“The FDA’s actions represent serious impediments to the right of agency employees to make protected disclosures about waste, fraud, abuse, mismanagement, or public safety,” wrote Grassley, who demanded that the agency release a copy of the memo authorizing the surveillance and the name of the FDA official who requested it.
FDA spokeswoman Erica Jefferson said that the agency is looking into the matter. She said that the surveillance was limited in scope and reiterated that it was relegated to government computers. “We did not impede or interfere with any employee communication to Congress, their staff, media or federal investigators,” she said.
The disclosure marked the latest turn in an investigation of the FDA’s past efforts to monitor the communications of a group of its doctors who were expressing concerns about the safety of medical devices. As part of the effort, the FDA secretly collected thousands of private e-mails that the employees sent to one another, members of Congress, journalists, lawyers and others.
The FDA acknowledged Friday that targeted surveillance of five employees began in mid-2010, but it said that was not ongoing today, according to a letter sent to Grassley by Jeanne Ireland, the agency’s assistant commissioner for legislation. The FDA said Monday that the computer surveillance was limited to five employees. But an internal document shows that the agency targeted at least seven employees beginning in 2010.
The targeting of the employees’ communications, including e-mail and other online activities, was reported by The Washington Post in January. The agency monitored personal e-mail accounts accessed from government computers, took electronic snapshots of computer desktops and reviewed documents saved on hard drives.
The New York Times reported over the weekend that the scope of the surveillance was wider than first suspected, with the agency creating a database of 80,000 pages of computer documents collected from the scientists’ communications.
The database, apparently posted inadvertently online by an FDA contractor, included an FDA “scoping” document of targets for future e-mail interception that included congressional staff members. Also captured were draft complaints being prepared by the scientists to the Office of Special Counsel, an independent federal agency that investigates disclosures of government wrongdoing and retaliation against those who report it.
The OSC is investigating the FDA’s monitoring of its employees.

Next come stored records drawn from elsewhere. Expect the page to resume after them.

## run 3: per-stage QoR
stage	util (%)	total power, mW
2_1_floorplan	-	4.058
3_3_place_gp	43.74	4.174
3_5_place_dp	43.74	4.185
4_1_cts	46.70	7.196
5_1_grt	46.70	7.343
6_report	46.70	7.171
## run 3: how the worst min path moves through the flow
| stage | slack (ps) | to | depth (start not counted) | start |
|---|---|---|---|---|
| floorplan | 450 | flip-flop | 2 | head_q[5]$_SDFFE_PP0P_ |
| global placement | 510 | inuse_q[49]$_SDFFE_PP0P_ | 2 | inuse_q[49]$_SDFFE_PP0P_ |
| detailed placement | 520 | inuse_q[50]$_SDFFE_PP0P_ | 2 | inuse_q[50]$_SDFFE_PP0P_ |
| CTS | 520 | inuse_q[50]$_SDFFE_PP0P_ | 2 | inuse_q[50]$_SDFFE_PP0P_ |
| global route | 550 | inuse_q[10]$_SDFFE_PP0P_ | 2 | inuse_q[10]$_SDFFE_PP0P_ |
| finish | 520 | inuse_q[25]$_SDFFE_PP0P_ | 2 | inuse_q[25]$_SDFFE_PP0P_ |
==> src/rtl/chaos_ser_pkg.sv <==
// Shared types and constants for the chaos chip serializer.
package chaos_ser_pkg;

  localparam int unsigned CHIP_WORD_W = 256;

  typedef logic [CHIP_WORD_W-1:0] chip_word_t;

  typedef enum logic {SER_IDLE, SER_RUN} ser_state_t;

endpackage

==> src/rtl/chip_rate_divider.sv <==
// Chip-rate divider: one tick every div_q+1 enabled clocks; div_q latched on load.
module chip_rate_divider #(
  parameter int unsigned DIV_W = 8
) (
  input  logic             clk,
  input  logic             rst_n,
  input  logic             en_i,
  input  logic             load_i,
  input  logic [DIV_W-1:0] div_i,
  output logic             tick_o
);

  logic [DIV_W-1:0] div_q;
  logic [DIV_W-1:0] div_cnt;

  assign tick_o = en_i & (div_cnt == div_q);

  // Load restarts the chip period with the freshly sampled rate.
  always_ff @(posedge clk or negedge rst_n) begin
    if (!rst_n) begin
      div_q   <= '0;
      div_cnt <= '0;
    end else if (load_i) begin
      div_q   <= div_i;
      div_cnt <= '0;
    end else if (tick_o) begin
      div_cnt <= '0;
    end else if (en_i) begin
      div_cnt <= div_cnt + DIV_W'(1);
    end
  end

endmodule

==> src/rtl/chaos_chip_serializer.sv <==
// Double-buffered serializer turning shuffled chaos words into a paced chip stream.
module chaos_chip_serializer
  import chaos_ser_pkg::*;
#(
  parameter int unsigned WORD_W    = CHIP_WORD_W,
  parameter int unsigned DIV_W     = 8,
  parameter bit          LSB_FIRST = 1'b1
) (
  input  logic              clk,
  input  logic              rst_n,
  input  logic              en_i,
  input  logic [DIV_W-1:0]  chip_div_i,
  input  logic [WORD_W-1:0] s_word_i,
  input  logic              s_valid_i,
  output logic              s_ready_o,
  output logic              chip_o,
  output logic              chip_valid_o,
  output logic              word_start_o,
  output logic              underrun_o,
  output logic              busy_o
);

  localparam int unsigned      BIT_W    = $clog2(WORD_W);
  localparam logic [BIT_W-1:0] LAST_BIT = BIT_W'(WORD_W - 1);

  logic [1:0]        rst_sync;
  logic              rst_int_n;
  ser_state_t        state;
  ser_state_t        state_nxt;
  logic [WORD_W-1:0] pend_q;
  logic              pend_valid;
  logic [WORD_W-1:0] shift_q;
  logic [BIT_W-1:0]  bit_cnt;
  logic [BIT_W-1:0]  bit_sel;
  logic              run;
  logic              tick;
  logic              last_tick;
  logic              load;
  logic              accept;

  // Asynchronous assert, synchronous release of the internal reset.
  always_ff @(posedge clk or negedge rst_n) begin
    if (!rst_n) rst_sync <= '0;
    else        rst_sync <= {rst_sync[0], 1'b1};
  end
  assign rst_int_n = rst_sync[1];

  assign run       = (state == SER_RUN);
  assign last_tick = tick & (bit_cnt == LAST_BIT);
  assign s_ready_o = ~pend_valid | last_tick;
  assign accept    = s_valid_i & s_ready_o;
  assign busy_o    = run;
  assign bit_sel   = LSB_FIRST ? bit_cnt : (LAST_BIT - bit_cnt);

  chip_rate_divider #(.DIV_W(DIV_W)) u_div (
    .clk    (clk),
    .rst_n  (rst_int_n),
    .en_i   (en_i & run),
    .load_i (load),
    .div_i  (chip_div_i),
    .tick_o (tick)
  );

  always_ff @(posedge clk or negedge rst_int_n) begin
    if (!rst_int_n) state <= SER_IDLE;
    else            state <= state_nxt;
  end

  always_comb begin
    state_nxt = state;
    load      = 1'b0;
    case (state)
      SER_IDLE: begin
        if (pend_valid & en_i) begin
          state_nxt = SER_RUN;
          load      = 1'b1;
        end
      end
      SER_RUN: begin
        if (last_tick) begin
          if (pend_valid) load = 1'b1;
          else            state_nxt = SER_IDLE;
        end
      end
      default: state_nxt = SER_IDLE;
    endcase
  end

  // Pending slot: a refill on the draining edge keeps it full.
  always_ff @(posedge clk or negedge rst_int_n) begin
    if (!rst_int_n) begin
      pend_q     <= '0;
      pend_valid <= 1'b0;
    end else if (accept) begin
      pend_q     <= s_word_i;
      pend_valid <= 1'b1;
    end else if (load) begin
      pend_valid <= 1'b0;
    end
  end

  always_ff @(posedge clk or negedge rst_int_n) begin
    if (!rst_int_n) begin
      shift_q <= '0;
      bit_cnt <= '0;
    end else if (load) begin
      shift_q <= pend_q;
      bit_cnt <= '0;
    end else if (tick) begin
      bit_cnt <= last_tick ? '0 : bit_cnt + BIT_W'(1);
    end
  end

  always_ff @(posedge clk or negedge rst_int_n) begin
    if (!rst_int_n) begin
      chip_o       <= 1'b0;
      chip_valid_o <= 1'b0;
      word_start_o <= 1'b0;
      underrun_o   <= 1'b0;
    end else begin
      chip_valid_o <= tick;
      word_start_o <= tick & (bit_cnt == '0);
      underrun_o   <= last_tick & ~pend_valid;
      if (tick) chip_o <= shift_q[bit_sel];
    end
  end

endmodule

==> config.mk <==
export PLATFORM = sky130hd
export DESIGN_NAME = chaos_chip_serializer
export DESIGN_NICKNAME = d
export VERILOG_FILES = /design/src/rtl/chaos_ser_pkg.sv /design/src/rtl/chip_rate_divider.sv /design/src/rtl/chaos_chip_serializer.sv
export SDC_FILE = /design/constraint.sdc
export NUM_CORES = 1
export LEC_CHECK = 0
export CAP_MARGIN = 20
export CORE_ASPECT_RATIO = 0.7
export CORE_MARGIN = 2
export CORE_UTILIZATION = 49
export DETAILED_ROUTE_END_ITERATION = 10
export HOLD_SLACK_MARGIN = 0.15
export PLACE_DENSITY = 0.75
export SLEW_MARGIN = 20
export SYNTH_ARGS = -nofsm -noshare
export SYNTH_HDL_FRONTEND = slang
export SYNTH_SLANG_ARGS = --single-unit
==> constraint.sdc <==
create_clock -name clk -period 16.85 [get_ports clk]
set_clock_uncertainty 0.15 [all_clocks]
set_input_delay 3.37 -clock clk [delete_from_list [all_inputs] [get_ports clk]]
set_output_delay 3.37 -clock clk [all_outputs]
set_load 0.05 [all_outputs]
==> flow_summary.ini <==
[power]
ir_drop_mv = 0.0787
power_leakage_nw = 14.1
powerDensity_nw_per_um2 = 182
power_mw = 5.15

[grt]
grt_pass1_wl_mm = 88.3
antenna_found_initial = 1
grt_pass1_vias = 15685
grt_util_all_layers_pct = 22.4
overflow = 0
grt_max_degree = 185

[place]
portBuffers = 273
hpwl_mm = 34.8
place.gp.congestion = 0.800
dpl_worst_slack_ns = 7.43

[synth]
syn_area_per_cell_um2 = 12.0
synth_nets = 2241
synth_xor_area_share_pct = 0.630
ys_ff_latch = 544
synthSimpleGateAreaFrac_pct = 14.6
synth_top_family_by_area = multiplexers
synth_edf_count = 0
ys_seq_area_share_pct = 57.6
ys.flop_type = dfrtp_1
synthArstFlopShare_pct = 100
synth_area_um2 = 23600
synthMuxAreaShare_pct = 22.6
syn_inst = 1970
synth_compound_area_share_pct = 1.54
ys_types = 50
synth_fa_ha_area_share_pct = 0.159
yosysWarnings = 0

[critical_path]
r2r_slack_ns = 12.42
worst_path_max_delay_cell = clkdlybuf4s50_1
worst_r2r_startpoint = bit_cnt[1]
startpoint = en_i
crit_type = primary input to output port
crit_path_max_fanout = 8
worst_path_largest_cell_delay_ns = 0.82
worstPathCellList = clkdlybuf4s50_1 > nand2_1 > nor2_1 > nand3_2 > or4_4 > nand2_2 > clkdlybuf4s50_1
arrival_ns = 5.95
reg2reg_to = pend_q[142]
reg2reg_depth = 8
crit_path_end_kind = output port
cpMostUsedCell = clkdlybuf4s50_1
crit_path_end = s_ready_o
crit_required_ns = 13.33
critPathLaunchType = primary input

[floorplanning]
die_x_um = 267
initial_core_util_pct = 49.5
core_um2 = 47800
row_count = 67
die_h_um = 188
die_area_um2 = 50000
io_pins = 274

[timing]
period_minus_slack_ns = 9.47
slew_violations = 0
rsz0062_at_grt = no
fmax_mhz = 106
slew_headroom_pct = 20.7
setup_viol = 0
fin_crit_sh_pct = 56.2
hold_viol = 0
worstMarginPinSlew_ns = 1.19
final.setup.tns_ns = 0
hold_ws_ns = 0.212
fin_ws_ns = 7.38

[routing]
ant_nets = 0
wl_mm = 54.5
routedWlPerCell_um = 19.1
drt_pass1_iterations = 5
vias = 15048
drt_iter0_drc = 1121
drc = 0
routed_via_density = 5.27

[clock_tree]
cts_buffer_depth = 3
root_buffer = clkbuf_16
cts_hold_buf = 0
cts_max_level = 2
post_cts_buffers = 0
cts_tree = yes
cts_num_sinks = 544
cts_resized = 0
clk_pin_slew_ns = 0.06
clkLatencyLatePin_ns = 0.57
cts_buffers = 51

[finish]
num-nets-final = 2469
layout_commonest_cell = nand2_1
drive_above_1_share_pct = 19.1
area_delta_synth_final_pct = 20.1
most-common-layout-cells = nand2_1 (812), dfrtp_1 (539), clkdlybuf4s50_1 (273)

[min_path]
hold_class = register to register

[job]
max-cap-violations = 0

[run_status]
status = finished, final reports clean
area by class of cell:
type,count,area (µm²)
Sequential cell,544,13600
Multi-Input combinational cell,1304,9380
Clock buffer,73,1480
Clock inverter,13,196
Timing Repair Buffer,289,2890
Inverter,8,30.0
Antenna cell,1,2.50
Tap cell,621,777
Fill cell,3675,19400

In June, OSC special counsel Carolyn Lerner warned federal agencies that monitoring their employees’ personal e-mail violated the law if the intent was to retaliate against whistleblowers. The White House distributed her warning to agencies across the government, an acknowledgment by the Obama administration that there are limits to employee surveillance.
Two years ago, the FDA’s parent agency, the Department of Health and Human Services, reminded it that employees have a right to air their concerns to Congress and journalists. The reminder accompanied a rejection by the HHS inspector general of the FDA’s request that it pursue a criminal investigation of the scientists’ activities.
Grassley, a member of the Senate Judiciary Committee, has been seeking answers from the FDA since January on the extent of the surveillance and who authorized it. On Friday, he accused the agency of “stonewalling” him after officials there responded to his inquiries by saying in a letter they are “still identifying and gathering evidence” in the matter.
“It is simply not credible that FDA went to such great lengths over the course of two years to monitor employees’ personal e-mail accounts, then spent six months crafting a reply to my questions about it, and yet still cannot identify who authorized the spying,” he said.
FDA computers post a warning to users, visible when they log on, that they should have “no reasonable expectation of privacy” in any data passing through or stored on the system, and that the government may intercept any such data at any time for any lawful government purpose.
Internal documents obtained under the Freedom of Information Act by the scientists, some of whom have been fired, show that the FDA was concerned that they had improperly disclosed confidential business information about several medical devices used to screen patients for colon cancer and breast cancer.
According to documents, the agency used software sold by SpectorSoft of Vero Beach, Fla., which is marketed to employers as a way to monitor “everything [employees] do,” including taking snapshot videos of the user’s computer screen, and sending instant alerts based on specific keywords, program activity and printing. SpectorSoft says that it can create reports on how users are communicating with one another, who is leaking confidential information or trade secrets, and who is transferring data to removable media such as USB drives.
The scientists who were targeted in the FDA’s effort have filed suit against the agency for violating their privacy and right to free speech.
“Given the public health and safety nature of the concerns raised by these doctors and scientists, any authorization by the chief counsel would be startling, disturbing and should result in a swift investigation,” said Stephen M. Kohn, an attorney for the scientists.
The extent of similar surveillance by other government agencies is unclear.
The Federal Maritime Commission, an independent agency that regulates international ocean transportation for U.S. exporters and importers, is under investigation by a House committee for spying on the personal e-mail communications of several employees with grievances against the commission’s management.
The commission apparently also used SpectorSoft software, said Rep. Darrell Issa (R-Calif.), chairman of the House Committee on Oversight and Government Reform, who opened an investigation of the agency in May.